I believe @jtriley said he would fill in info about what IP I can allocate on the NESE side for the virtual router and also what network ACLs are needed. We'll need this info to continue

jtriley commented 1 month ago

@hakasapl apologies for the delay. The VLAN we need for this is 2176. You can use 10.30.9.100 for the virtual router IP - I'll get that added to DNS today. If possible, it'd be good to restrict access to tcp/80, tcp/443, and tcp/6443 on this net from approved ESI projects. If we can further lock it down to specific IPs on that net, that would be preferred and the IPs needed to access vault and openshift API would be the ingress IP 10.30.9.6 and the API IP 10.30.9.5. The DNS will be tricky given that it's currently locked to Harvard nets. Ideally we reprovision the infra cluster at some point to use the nerc.mghpcc.org domain which is public. I might be able to open that up within FASRC DNS still but will need to look into that.

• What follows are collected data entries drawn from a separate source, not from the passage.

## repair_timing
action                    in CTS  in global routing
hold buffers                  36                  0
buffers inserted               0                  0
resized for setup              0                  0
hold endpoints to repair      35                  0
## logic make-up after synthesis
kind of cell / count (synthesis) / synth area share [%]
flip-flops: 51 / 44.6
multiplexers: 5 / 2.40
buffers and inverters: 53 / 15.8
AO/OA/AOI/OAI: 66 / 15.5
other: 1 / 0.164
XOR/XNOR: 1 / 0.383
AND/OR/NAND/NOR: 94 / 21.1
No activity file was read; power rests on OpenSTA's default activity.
**src/ctc_pkg.sv**
```systemverilog
// package: trigger selection codes, states and command/status carriers
package ctc_pkg;
  localparam int CTC_SEL_W = 8;
  // selection codes, one bit each except disabled (zero), so capabilities can be or-ed together
  localparam logic [7:0] CTC_SEL_DISABLED = 8'h00;
  localparam logic [7:0] CTC_SEL_HW_FALLING = 8'h01;
  localparam logic [7:0] CTC_SEL_HW_RISING = 8'h02;
  localparam logic [7:0] CTC_SEL_PRE_FALLING = 8'h04;
  localparam logic [7:0] CTC_SEL_PRE_RISING = 8'h08;
  localparam logic [7:0] CTC_SEL_SYNC_FALLING = 8'h10;
  localparam logic [7:0] CTC_SEL_SYNC_RISING = 8'h20;
  localparam logic [7:0] CTC_SEL_SOFT = 8'h40;
  localparam logic [7:0] CTC_SEL_RESET = 8'h00;
  localparam logic [7:0] CTC_CAPS =
    CTC_SEL_HW_FALLING | CTC_SEL_HW_RISING | CTC_SEL_SOFT;
  // query codes
  localparam logic [1:0] CTC_Q_SELECTION = 2'h0;
  localparam logic [1:0] CTC_Q_INPUT_LEVEL = 2'h1;
  localparam logic [1:0] CTC_Q_CAPABILITIES = 2'h2;
  // one capture lasts this many cycles (sensor busy), 100 us at 20 MHz
  localparam int CTC_CLK_HZ = 20000000;
  localparam int CTC_CAPTURE_US = 100;
  localparam int CTC_CAPTURE_CYC = CTC_CAPTURE_US * (CTC_CLK_HZ / 1000000);
  typedef enum logic [1:0] {CTC_ST_STANDBY, CTC_ST_FREERUN, CTC_ST_TRIGGER} ctc_state_e;
  typedef struct packed {
    logic sel_valid;
    logic [7:0] sel_code;
    logic standby;
    logic single_capture;
    logic continuous_capture;
    logic stop_capture;
    logic force_capture;
    logic query_valid;
    logic [1:0] query_code;
  } ctc_cmd_s;
  typedef struct packed {
    logic done;
    logic err_capture_state;
    logic [7:0] data;
  } ctc_rsp_s;
endpackage : ctc_pkg

```
**src/ctc_trigger_ctrl.sv**
```systemverilog
// camera capture trigger control: mode select, edge pacing, capture starts
// Operation
// - selecting a trigger mode in standby leaves standby and enters that mode
// - hardware mode holds a single capture request pending until the chosen edge
// - soft mode single capture request captures one image at once
// - soft mode continuous request repeats triggered captures until stopped
// - force command in hardware mode starts one capture without an edge, unless the sensor is busy
// - disabling the trigger puts the camera into freerun
// - with trigger disabled the trigger input level is readable
// - selection query returns the currently selected trigger mode
// - capability query returns all supported mode codes or-ed together
// - unsupported codes, force outside hardware mode and captures in standby are refused with an error
// - pre-trigger and synchronized edge modes unsupported and not reported
module ctc_trigger_ctrl
  import ctc_pkg::*;
#(
  parameter int CAPTURE_CYCLES = CTC_CAPTURE_CYC
)
(
  input wire logic ref_clk_in,
  input wire logic rstn_in,
  input wire ctc_pkg::ctc_cmd_s cmd_in,
  input wire logic trig_pin_in,
  output ctc_pkg::ctc_rsp_s rsp_out,
  output ctc_pkg::ctc_state_e state_out,
  output logic capture_start_out,
  output logic capture_busy_out,
  output logic pending_out,
  output logic continuous_out,
  output logic [7:0] selection_out
);
  import ctc_pkg::*;

  ctc_state_e state_reg;
  logic [7:0] sel_reg;
  logic pending_reg;
  logic cont_reg;
  logic start_reg;
  ctc_rsp_s rsp_reg;
  logic pin_level;
  logic pin_rise;
  logic pin_fall;
  logic busy;
  logic hw_mode;
  logic soft_mode;
  logic edge_hit;
  logic start_now;
  logic sel_ok;
  logic req_bad;

  function automatic logic ctc_sel_supported(input logic [7:0] code);
    ctc_sel_supported = (code == CTC_SEL_DISABLED) || (code == CTC_SEL_HW_FALLING) ||
      (code == CTC_SEL_HW_RISING) || (code == CTC_SEL_SOFT);
  endfunction : ctc_sel_supported

  ctc_edge_det u_edge
  (
    .ref_clk_in(ref_clk_in),
    .rstn_in(rstn_in),
    .pin_in(trig_pin_in),
    .level_out(pin_level),
    .rise_out(pin_rise),
    .fall_out(pin_fall)
  );

  ctc_capture_timer #(.CYCLES(CAPTURE_CYCLES)) u_timer
  (
    .ref_clk_in(ref_clk_in),
    .rstn_in(rstn_in),
    .start_in(start_now),
    .busy_out(busy),
    .done_out()
  );

  assign hw_mode = (state_reg == CTC_ST_TRIGGER) &&
    (sel_reg == CTC_SEL_HW_FALLING || sel_reg == CTC_SEL_HW_RISING);
  assign soft_mode = (state_reg == CTC_ST_TRIGGER) && (sel_reg == CTC_SEL_SOFT);
  // edge chosen by the selection
  assign edge_hit = hw_mode &&
    ((sel_reg == CTC_SEL_HW_FALLING) ? pin_fall : pin_rise);
  // pre and sync codes are rejected here, so they never become a mode
  assign sel_ok = ctc_sel_supported(cmd_in.sel_code);

  // a request is wrong for the state: unsupported code, force outside
  // hardware mode, or any capture while in standby
  always_comb
  begin
    req_bad = 1'b0;
    if (cmd_in.sel_valid && !sel_ok)
      req_bad = 1'b1;
    if (cmd_in.force_capture && !hw_mode)
      req_bad = 1'b1;
    if ((cmd_in.single_capture || cmd_in.continuous_capture) &&
        state_reg == CTC_ST_STANDBY)
      req_bad = 1'b1;
  end

  // capture start: a busy sensor delays pending and continuous starts, but a force or an edge that comes while busy is dropped
  always_comb
  begin
    start_now = 1'b0;
    if (!busy)
    begin
      if (state_reg == CTC_ST_FREERUN)
        start_now = 1'b1;
      else if (soft_mode && (cont_reg || pending_reg))
        start_now = 1'b1;
      else if (hw_mode && pending_reg && edge_hit)
        start_now = 1'b1;
      else if (hw_mode && cmd_in.force_capture)
        start_now = 1'b1;
    end
  end

  // operating state and selection
  always_ff @(posedge ref_clk_in)
  begin
    if (!rstn_in)
    begin
      state_reg <= CTC_ST_FREERUN;
      sel_reg <= CTC_SEL_RESET;
    end
    else if (cmd_in.sel_valid && sel_ok)
    begin
      sel_reg <= cmd_in.sel_code;
      if (cmd_in.sel_code == CTC_SEL_DISABLED)
        state_reg <= CTC_ST_FREERUN;
      else
        state_reg <= CTC_ST_TRIGGER;
    end
    else if (cmd_in.standby)
      state_reg <= CTC_ST_STANDBY;
  end

  // pending single request; a hardware edge only serves a waiting request
  always_ff @(posedge ref_clk_in)
  begin
    if (!rstn_in)
      pending_reg <= 1'b0;
    else if (cmd_in.sel_valid || cmd_in.standby)
      pending_reg <= 1'b0;
    else if (cmd_in.single_capture && state_reg == CTC_ST_TRIGGER)
      pending_reg <= 1'b1;
    else if (start_now && (hw_mode ? edge_hit : soft_mode))
      pending_reg <= 1'b0;
  end

  // continuous sequence in soft mode
  always_ff @(posedge ref_clk_in)
  begin
    if (!rstn_in)
      cont_reg <= 1'b0;
    else if (cmd_in.sel_valid || cmd_in.standby || cmd_in.stop_capture)
      cont_reg <= 1'b0;
    else if (cmd_in.continuous_capture && soft_mode)
      cont_reg <= 1'b1;
  end

  always_ff @(posedge ref_clk_in)
  begin
    if (!rstn_in)
      start_reg <= 1'b0;
    else
      start_reg <= start_now;
  end

  // query answers and error flag, one cycle after the command
  always_ff @(posedge ref_clk_in)
  begin
    if (!rstn_in)
      rsp_reg <= '0;
    else
    begin
      rsp_reg.done <= cmd_in.query_valid || cmd_in.sel_valid || cmd_in.force_capture ||
        cmd_in.single_capture || cmd_in.continuous_capture;
      rsp_reg.err_capture_state <= req_bad;
      rsp_reg.data <= 8'h00;
      if (cmd_in.query_valid)
      begin
        case (cmd_in.query_code)
          CTC_Q_SELECTION: rsp_reg.data <= sel_reg;
          CTC_Q_INPUT_LEVEL: rsp_reg.data <= {7'h00, pin_level};
          CTC_Q_CAPABILITIES: rsp_reg.data <= CTC_CAPS;
          default: rsp_reg.data <= 8'h00;
        endcase
      end
    end
  end

  assign rsp_out = rsp_reg;
  assign state_out = state_reg;
  assign capture_start_out = start_reg;
  assign capture_busy_out = busy;
  assign pending_out = pending_reg;
  assign continuous_out = cont_reg;
  assign selection_out = sel_reg;
endmodule : ctc_trigger_ctrl

```
**src/ctc_edge_det.sv**
```systemverilog
// synchroniser and edge detector for the external trigger pin
module ctc_edge_det
  import ctc_pkg::*;
(
  input wire logic ref_clk_in,
  input wire logic rstn_in,
  input wire logic pin_in,
  output logic level_out,
  output logic rise_out,
  output logic fall_out
);
  logic meta_reg;
  logic sync_reg;
  logic last_reg;
  // first flop feeds only the second one
  always_ff @(posedge ref_clk_in)
  begin
    if (!rstn_in)
    begin
      meta_reg <= 1'b0;
      sync_reg <= 1'b0;
      last_reg <= 1'b0;
    end
    else
    begin
      meta_reg <= pin_in;
      sync_reg <= meta_reg;
      last_reg <= sync_reg;
    end
  end
  assign level_out = sync_reg;
  assign rise_out = sync_reg & ~last_reg;
  assign fall_out = ~sync_reg & last_reg;
endmodule : ctc_edge_det

```
**src/ctc_capture_timer.sv**
```systemverilog
// capture pacing timer: busy for a fixed number of cycles after a start
module ctc_capture_timer
  import ctc_pkg::*;
#(
  parameter int CYCLES = CTC_CAPTURE_CYC
)
(
  input wire logic ref_clk_in,
  input wire logic rstn_in,
  input wire logic start_in,
  output logic busy_out,
  output logic done_out
);
  localparam int CW = $clog2(CYCLES + 1);
  logic [CW-1:0] cnt_reg;
  logic done_reg;
  // a zero length would never mark the sensor busy and let starts pile up
  if (CYCLES < 1)
  begin : g_len_chk
    $error("capture length must be at least one cycle");
  end
  always_ff @(posedge ref_clk_in)
  begin
    if (!rstn_in)
    begin
      cnt_reg <= '0;
      done_reg <= 1'b0;
    end
    else
    begin
      done_reg <= (cnt_reg == CW'(1));
      if (start_in && cnt_reg == '0)
        cnt_reg <= CW'(CYCLES);
      else if (cnt_reg != '0)
        cnt_reg <= cnt_reg - CW'(1);
    end
  end
  assign busy_out = (cnt_reg != '0);
  assign done_out = done_reg;
endmodule : ctc_capture_timer

```
**config.mk**
```make
export PLATFORM = sky130hd
export DESIGN_NAME = ctc_trigger_ctrl
export DESIGN_NICKNAME = d
export VERILOG_FILES = /design/src/ctc_pkg.sv /design/src/ctc_trigger_ctrl.sv /design/src/ctc_edge_det.sv /design/src/ctc_capture_timer.sv
export SDC_FILE = /design/constraint.sdc
export NUM_CORES = 1
export LEC_CHECK = 0
export ABC_AREA = 1
export BUFFER_PORTS_ARGS = -buffer_cell sky130_fd_sc_hd__buf_2
export CAP_MARGIN = 20
export CORE_ASPECT_RATIO = 1.75
export CORE_MARGIN = 8
export CORE_UTILIZATION = 40
export CTS_BUF_LIST = sky130_fd_sc_hd__clkbuf_4 sky130_fd_sc_hd__clkbuf_8 sky130_fd_sc_hd__clkbuf_16
export CTS_CLUSTER_DIAMETER = 100
export CTS_CLUSTER_SIZE = 24
export DETAILED_ROUTE_END_ITERATION = 16
export HOLD_SLACK_MARGIN = 0.15
export MAX_ROUTING_LAYER = met4
export PLACE_DENSITY_LB_ADDON = 0.25
export SETUP_SLACK_MARGIN = 0.2
export SKIP_CTS_REPAIR_TIMING = 1
export SLEW_MARGIN = 20
export SYNTH_ARGS = -nofsm -noshare
export SYNTH_HDL_FRONTEND = slang
export SYNTH_SLANG_ARGS = --single-unit
```
**constraint.sdc**
```tcl
create_clock -name ref_clk_in -period 2.08 [get_ports ref_clk_in]
set_input_delay 0.104 -clock ref_clk_in [delete_from_list [all_inputs] [get_ports ref_clk_in]]
set_output_delay 0.104 -clock ref_clk_in [all_outputs]
set_load 0.05 [all_outputs]
```
== After elaboration in Yosys (flattened, before gate mapping) ==
Index checks and enable logic that the tools add are counted.
Cells by class
  add/subtract/negate cells: 1
  $mul: 0
  divide/modulo/power cells: 0
  $lt $le $gt $ge: 0
  equality and inequality tests: 10
  shift-type cells: 0
  multiplexer cells: 18
  bitwise logic cells: 5
  reduce and logical (&&, ||, !) cells: 41
Operators with widths (number)
  $pmux 8 s3: 1
  $mux 11: 2
  $eq 8x1->1 const B: 2
  $eq 8x2->1 const B: 2
  $eq 8x7->1 const B: 2
  $logic_and 1x1->1: 15
  $logic_or 1x1->1: 12
  $mux 1: 12
  $logic_not 11->1: 1
  $reduce_bool 11->1: 1
  $sub 11x1->11 const B: 1
  $logic_not 8->1: 1
  $mux 2: 3
  $reduce_bool 2->1: 3
  $reduce_or 2->1: 3
  $eq 2x1->1 const B: 2
  $eq 2x2->1 const B: 2
  $logic_not 2->1: 2
  $not 1->1: 3
  $and 1x1->1: 2
  $logic_not 1->1: 2
  $reduce_and 2->1: 1
Storage, ports and cells
  bits in registers: 37
  latch bits: 0
  RAM bits: 0
  ROM bits: 0
  bits of input ports: 20
  output and inout port bits: 24
  word-level logic and storage cells: 88
  memories kept: 0

== Depth between registers and ports, before layout ==
Gate-level depths: netlist of the first run.
  depth after elaboration: 12
  depth in mapped cells: 12
  mapped depth without buffers: 12

== Cells and area by module ==
From an unflattened synthesis of the first run, not the netlist that was laid out.
Second synthesis, totals
  cell total of the unflattened synthesis: 264
  area total of the unflattened synthesis: 1841.8 µm²
Modules (own cells, without submodules)
  ctc_trigger_ctrl: times used 1, cells an instance 144, area each 1032.2 µm², seq. area each 460.4 µm²
  ctc_capture_timer: times used 1, cells an instance 107, area each 709.4 µm², seq. area each 240.2 µm²
  ctc_edge_det: times used 1, cells an instance 13, area each 100.1 µm², seq. area each 60.1 µm²

== Least setup slack after synthesis of the first run ==
OpenSTA, ideal clock, no wires.
  path type: flip-flop to flip-flop
  start point: register sel_reg[0] (netlist: selection_out[0])
  end point: register u_timer.cnt_reg[0]
  library setup time: 0.117 ns
  data arrival time: 1.538 ns
  required time: 1.963 ns
  path slack: 0.425 ns
  stages on the path, launching flop included: 12
  path buffers: 0
  period minus slack after synthesis: 1.655 ns
  cells stage by stage: dfxtp_1 -> inv_1 -> nor2_1 -> nand2_1 -> nand2_1 -> nand2_1 -> inv_1 -> nand3_1 -> nand2_1 -> nand2_1 -> nand2_2 -> a21oi_1
Between the ends
  word-level cells in the longest chain between the ends: 11
  elaborated cells between the ends (all ways): 19
  classes of those cells: 3 x eq/ne; 6 x mux; 10 x reduce/logical
Ends and longest elaborated chain
  start, declared: line ctc_trigger_ctrl.sv:35  | logic [7:0] sel_reg;
  start signal, assigned: line ctc_trigger_ctrl.sv:125  | sel_reg <= cmd_in.sel_code;
  $eq 8x1->1 / $eq 8x2->1 (equally long branches): line ctc_trigger_ctrl.sv:76, ctc_trigger_ctrl.sv:80
  $logic_or 1x1->1: line ctc_trigger_ctrl.sv:76  | (sel_reg == CTC_SEL_HW_FALLING || sel_reg == CTC_SEL_HW_RISING);
  $logic_and 1x1->1: line ctc_trigger_ctrl.sv:75  | assign hw_mode = (state_reg == CTC_ST_TRIGGER) &&
  $logic_and 1x1->1 (on tied branches): line ctc_trigger_ctrl.sv:110, ctc_trigger_ctrl.sv:79, ctc_trigger_ctrl.sv:108
  $mux 1 / $logic_and 1x1->1 (equally long branches): line ctc_trigger_ctrl.sv:110, ctc_trigger_ctrl.sv:108
  $mux 1: line ctc_trigger_ctrl.sv:108  | else if (hw_mode && pending_reg && edge_hit)
  $mux 1 *: line ctc_trigger_ctrl.sv:106  | else if (soft_mode && (cont_reg || pending_reg))
  $mux 1 *: line ctc_trigger_ctrl.sv:104  | if (state_reg == CTC_ST_FREERUN)
  $mux 1 *: line ctc_trigger_ctrl.sv:102  | if (!busy)
  $logic_and 1x1->1 *: line ctc_capture_timer.sv:32  | if (start_in && cnt_reg == '0)
  $reduce_or 2->1 (no source line) *
  end signal, assigned: line ctc_capture_timer.sv:33  | cnt_reg <= CW'(CYCLES);
  end signal, assigned: line ctc_capture_timer.sv:35  | cnt_reg <= cnt_reg - CW'(1);
  end, declared: line ctc_capture_timer.sv:15  | logic [CW-1:0] cnt_reg;
Mark *: on every way between the ends. The rest lies on a longest branch, timed or not.
A chain may end at the register's enable or synchronous reset.

== Worst setup path after layout of the first run ==
  start point: register u_timer.cnt_reg[0]
  end point: output port capture_busy_out
Between the ends
  word-level cells in the longest chain between the ends: 1
Ends and longest elaborated chain
  $reduce_bool 11->1: line ctc_capture_timer.sv:38  | assign busy_out = (cnt_reg != '0);
  end, declared: line ctc_trigger_ctrl.sv:27  | output logic capture_busy_out,
Every way passes these cells.

==> results.sh, run 1 <==
export IMPL_status="finished, final reports clean"
export IMPL_largest_reg_flops=11
export IMPL_ys_types=24
export IMPL_cts_made_buffers=5
export IMPL_cp_num_buf_inv=3
export IMPL_die_x_um=64.3
export IMPL_wl_per_cell_um=12.4
export IMPL_root_buffer="clkbuf_8"
export IMPL_port_buffer_count=43
export IMPL_core_sq_um=4030
export IMPL_layout_nets=312
export IMPL_cp_arrival_ns=1.67
export IMPL_ys_warn_count=0
export IMPL_synth_edf_count=0
export IMPL_path_class="flip-flop to output port"
export IMPL_clockBufferDepth=2
export IMPL_grt_antenna_before_repair=0
export IMPL_cts_tree="yes"
export IMPL_place_area_sq_um=1900
export IMPL_fin_skew_ns=0.00347
export IMPL_path_cells="inv_1 > ha_1 > nand2_1 > nor2_2 > nand3b_1 > nor2_4 > inv_2 > buf_4"
export IMPL_dp_hpwl_mm=3.30
export IMPL_tightestPinTransition_ns=0.376
export IMPL_p_leak_uw=0.00107
export IMPL_yosysTopAreaCell="dfxtp_1"
export IMPL_reg2reg_from="u_timer.cnt_reg[0]"
export IMPL_initial_core_util_pct=40.5
export IMPL_h_tree_depth=2
export IMPL_slew_violations=0
export IMPL_antenna_left=0
export IMPL_grt_pass1_vias=1630
export IMPL_worstSkewPairLatency_ns=0.28
export IMPL_synth_nets=253
export IMPL_cp_max_fo=4
export IMPL_hold_path_startpoint="cmd_in[9]"
export IMPL_stdcell_area_sq_um=2120
export IMPL_whs_ns=0.133
export IMPL_min_period_over_period_pct=85.4
export IMPL_final_hold_viol_count=0
export IMPL_ys_flop_type="dfxtp_1"
export IMPL_p_per_area_nw_per_um2=1120
export IMPL_wl_mm=4.23
export IMPL_grt_max_degree=16
export IMPL_max_slew_margin_pct=74.9
export IMPL_clock_fmax_mhz=563
export IMPL_synth_most_common_cell="nand2_1"
export IMPL_route_detailed_drc=0
export IMPL_die_area_sq_um=6470
export IMPL_drt_iter0_drc=50
export IMPL_syn_to_final_growth_pct=29.7
export IMPL_cap_violations=0
export IMPL_num_io_pins=44
export IMPL_die_h_um=101
export IMPL_slowest_stage="dfxtp_1"
export IMPL_syn_inst=232
export IMPL_worst_setup_path_start_kind="flip-flop"
export IMPL_placementRows=31
export IMPL_startpoint="u_timer.cnt_reg[0]"
export IMPL_gp_congestion=0.844
export IMPL_synth_top_area_share_pct=45.3
export IMPL_drtPass1Iterations=4
export IMPL_crit_family="simple AND/OR/NAND/NOR gates"
export IMPL_fin_setup_tns_ns=0
export IMPL_rsz0062_at_grt="false"
export IMPL_clk_pin_slew_ns=0.07
export IMPL_avgSynthCellArea_sq_um=7.05
export IMPL_via_count=1620
export IMPL_fin_util_pct=52.6
export IMPL_ys_seq_area_share_pct=45.3
export IMPL_drive_above_1_share_pct=22.3
export IMPL_critPathCaptureType="output port"
export IMPL_async_reset_ff_share_pct=0
export IMPL_antenna_cells=0
export IMPL_clkSinkCount=37
export IMPL_grt_pass1_wl_mm=6.96
export IMPL_ys_ff_latch=37
export IMPL_worstPathRequired_ns=1.98
export IMPL_finalSetupViolations=0
export IMPL_synth_area_leaders="dfxtp_1 (45%), nand2_1 (11%), inv_1 (9.0%)"
export IMPL_viasPerCell=4.76
export IMPL_synthTopCellsByCount="nand2_1 (48), inv_1 (39), dfxtp_1 (37)"
export IMPL_gr_total_overflow=0
export IMPL_hold_path_class="input pin to flip-flop"
export IMPL_cp_slowest_stage_delay_ns=0.32
export IMPL_synth_area_sq_um=1640
export IMPL_ir_worst_vdd_v=0.000574
export IMPL_post_route_min_period_ns=1.78
export IMPL_grt_usage_pct=13.7
==> cell type report <==
cell class	instances	area [sq um]
fillers	432	1910
flip-flops and latches	37	741
multi-input cells	152	736
repair buffers	54	325
inverters	41	154
clock buffers	5	68.8
well taps	49	61.3
clock inverters	2	35.0
==> per-layer routing <==
metal	vias to the layer above	GRT usage, %	part of all wire, %	wire length [um]
met1	740	12.5	40	1700
met3	7	3.01	2.9	121
met4	0	5.57	1.7	74
li1	844	-	-	-
met2	29	26.2	55	2330
met5	-	-	0	0
==> stage by stage <==
stage	total power, uW	worst slack, ns	cells
global placement	1750	0.510	322
floorplan	1560	0.425	232
finish	2380	0.304	340
global route	2550	0.207	340
CTS	2350	0.259	329
detailed placement	1750	0.469	322
==> cells in the final DEF, fill, tap and decap left out, types with 2 or more instances in the layout <==
master and instances:
a21oi_1 20, buf_2 42, buf_4 2, clkbuf_8 5
dfxtp_1 37, dlygate4sd3_1 10, inv_1 39, inv_2 2
nand2_1 48, nand3_1 15, nand3b_1 2, nor2_1 29
nor2_2 2, nor2_4 2, nor3_1 13, nor3_2 2
o21ai_0 5, or2_2 4, xor2_1 2
==> kinds of logic (layout without fill, tap and decap cells) <==
kind of cell	Yosys count	in the layout	synth area share [%]
flip-flops	37	37	45.3
AO/OA/AOI/OAI	28	28	9.18
buffers and inverters	43	102	9.87
adder cells (fa/ha/maj)	1	1	0.765
XOR/XNOR	3	3	1.61
AND/OR/NAND/NOR	120	120	33.3
==> report_power, final <==
part	switching (uW)	internal [uW]	leakage, uW	total, uW
logic	538	332	0.000709	869
clock network	248	348	0.0000540	597
registers	99.2	819	0.000302	918
total	885	1500	0.00107	2380
==> final timing paths <==
check / endpoint / slack (ns) / depth (start not counted)
worst max-delay path: capture_busy_out / 0.30 / 8
worst min register to register: u_edge.level_out / 0.42 / 2
worst max register to register: u_timer.cnt_reg[3] / 0.39 / 10
worst min-delay path: selection_out[1] / 0.13 / 3
==> worst reg2reg max path, stage by stage, from the launching register on <==
cell      delay (ns)
dfxtp_1         0.32
inv_1           0.09
ha_1            0.18
nand2_1         0.10
nor2_2          0.12
nand3b_1        0.15
nor2_4          0.18
buf_4           0.13
nand2_1         0.10
nand2_2         0.16
a21oi_1         0.06
No activity file was read; power rests on OpenSTA's default activity.
==> inputs of run 2 (changes only) <==
--- a/config.mk
+++ b/config.mk
@@ -8,7 +8,6 @@
 export ABC_AREA = 1
 export BUFFER_PORTS_ARGS = -buffer_cell sky130_fd_sc_hd__buf_2
 export CAP_MARGIN = 20
-export CORE_ASPECT_RATIO = 1.75
 export CORE_MARGIN = 8
 export CORE_UTILIZATION = 40
 export CTS_BUF_LIST = sky130_fd_sc_hd__clkbuf_4 sky130_fd_sc_hd__clkbuf_8 sky130_fd_sc_hd__clkbuf_16
==> run 2 against run 1 <==
Net effect:
- clock power decreased by 19%
- final area unchanged
- worst setup slack improved by 0.0094 ns
- die area decreased by 1.2%
- global-route usage decreased by 0.67 points
- worst hold slack got worse by 0.00071 ns
- sequential cell count unchanged
- via count decreased by 2.2%
- critical path type unchanged
- critical endpoint unchanged
- largest cell class unchanged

hakasapl commented 1 month ago

Thanks @jtriley I am planning on working on this on Monday

hakasapl commented 1 month ago

Sorry for the delay, I was out sick Monday and partially Tuesday. I will likely be able to implement this before Friday this week.

hakasapl commented 1 month ago

I've made a PR for this: https://github.com/CCI-MOC/esi-pilot/pull/77

The network side of this is complete including all required ACLs. The next step is figuring out how we will manage this in ESI

hakasapl commented 1 month ago

@tssala23 this network nerc-infra-routed is available in the 3 projects you listed now. When I get the name for Dylan's project I can add that too. When you get a chance could you verify? You'll get a 10.85 IP with a static route that goes to NERC infra

tssala23 commented 1 month ago

@hakasapl yes it shows up in my list of networks now

[tsalawu@tsalawu-thinkpadx1nanogen2 mocesi]$ openstack network list
+--------------------------------------+-------------------+--------------------------------------+
| ID                                   | Name              | Subnets                              |
+--------------------------------------+-------------------+--------------------------------------+
| 0a4d300e-8df6-4ec5-965e-de0e71bd13f1 | nerc-infra-routed | 2394a762-3453-4db3-ac13-681ed52a0e72 |
| 0a8b48e2-d758-4f47-a424-ec57421abad2 | ocp-beta          | f986f6ce-cac5-4c76-89ba-3da4b8111334 |
| 34e429da-d586-4deb-817e-b49a102f1a9b | storage           | 65af7164-7e87-4bdf-8eba-276338b01f9c |
| 71bdf502-a09f-4f5f-aba2-203fe61189dc | external          | e1d5a5ca-947e-4e3e-9f7a-cee4619dc5c4 |
| 953571cb-9e91-4676-a8e4-03d0a4923aa9 | nese-storage      | 43e94fe3-b516-4a89-bb09-cdc516fce812 |
| 96263add-4cbc-485e-91cc-292965783867 | provisioning      | 54a3bce5-654c-4362-b53f-4c137114c317 |
+--------------------------------------+-------------------+--------------------------------------+
hakasapl commented 1 month ago

This is in-place now so I am closing this issue. There is a follow-up item related to this network in this issue: https://github.com/CCI-MOC/ops-issues/issues/1413

dystewart commented 1 month ago

@hakasapl Reopening this till we have networking set up for ESI project "ope"

hakasapl commented 1 month ago

@dystewart I've added that network to the "ope" project - let me know if you see

hakasapl commented 1 month ago

@dystewart are we all set with this?

dystewart commented 1 month ago

@hakasapl realized I'll need this setup for ESI project orran_cloud_computing as well. Once we have that we're all set!

hakasapl commented 1 month ago

@dystewart I've added the network to that project as well.